Copy exactly the lines of the records below, and only those lines, beginning with the line that contains "pin swaps,6,6" and ending with the line that contains "power by group".

╭─ SUPPLIED RECORDS

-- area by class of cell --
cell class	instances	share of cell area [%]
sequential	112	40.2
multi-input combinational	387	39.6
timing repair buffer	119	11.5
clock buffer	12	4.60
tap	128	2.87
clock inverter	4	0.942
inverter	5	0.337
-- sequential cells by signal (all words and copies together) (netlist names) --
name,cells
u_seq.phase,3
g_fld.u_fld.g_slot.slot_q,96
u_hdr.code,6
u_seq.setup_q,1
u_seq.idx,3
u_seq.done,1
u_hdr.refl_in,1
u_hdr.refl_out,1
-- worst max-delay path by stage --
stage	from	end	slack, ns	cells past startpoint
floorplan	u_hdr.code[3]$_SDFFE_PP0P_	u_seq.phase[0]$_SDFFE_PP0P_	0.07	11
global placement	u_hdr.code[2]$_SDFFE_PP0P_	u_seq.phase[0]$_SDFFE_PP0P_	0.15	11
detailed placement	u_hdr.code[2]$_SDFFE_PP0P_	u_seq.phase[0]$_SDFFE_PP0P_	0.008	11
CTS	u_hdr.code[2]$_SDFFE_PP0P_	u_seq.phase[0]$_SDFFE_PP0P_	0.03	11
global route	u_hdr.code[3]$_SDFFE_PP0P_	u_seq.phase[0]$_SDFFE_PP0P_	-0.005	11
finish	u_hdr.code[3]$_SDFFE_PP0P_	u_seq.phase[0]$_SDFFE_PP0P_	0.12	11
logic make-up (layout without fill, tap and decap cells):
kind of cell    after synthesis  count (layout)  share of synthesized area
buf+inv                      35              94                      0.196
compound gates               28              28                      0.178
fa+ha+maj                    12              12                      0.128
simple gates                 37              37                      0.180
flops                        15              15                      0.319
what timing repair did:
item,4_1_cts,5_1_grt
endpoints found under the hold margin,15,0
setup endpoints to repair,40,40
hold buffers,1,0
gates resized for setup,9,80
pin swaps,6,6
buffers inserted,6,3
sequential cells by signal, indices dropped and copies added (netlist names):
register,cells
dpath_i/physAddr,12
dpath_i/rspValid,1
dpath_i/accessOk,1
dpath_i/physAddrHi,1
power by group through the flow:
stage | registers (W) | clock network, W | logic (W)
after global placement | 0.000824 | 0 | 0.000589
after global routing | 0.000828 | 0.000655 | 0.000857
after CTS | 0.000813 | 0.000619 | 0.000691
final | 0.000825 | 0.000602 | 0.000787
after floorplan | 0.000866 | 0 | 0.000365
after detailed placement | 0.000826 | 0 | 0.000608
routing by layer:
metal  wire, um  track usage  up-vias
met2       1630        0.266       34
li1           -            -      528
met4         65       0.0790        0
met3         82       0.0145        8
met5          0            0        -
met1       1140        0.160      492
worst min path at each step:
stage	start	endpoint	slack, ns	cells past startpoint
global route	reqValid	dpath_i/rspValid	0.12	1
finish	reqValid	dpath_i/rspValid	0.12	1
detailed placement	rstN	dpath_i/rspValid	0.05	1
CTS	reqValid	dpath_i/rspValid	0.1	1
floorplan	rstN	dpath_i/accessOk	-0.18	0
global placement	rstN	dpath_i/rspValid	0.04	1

╰─

### RESULT OF THIS EXERCISE
pin swaps,6,6
buffers inserted,6,3
sequential cells by signal, indices dropped and copies added (netlist names):
register,cells
dpath_i/physAddr,12
dpath_i/rspValid,1
dpath_i/accessOk,1
dpath_i/physAddrHi,1
power by group through the flow:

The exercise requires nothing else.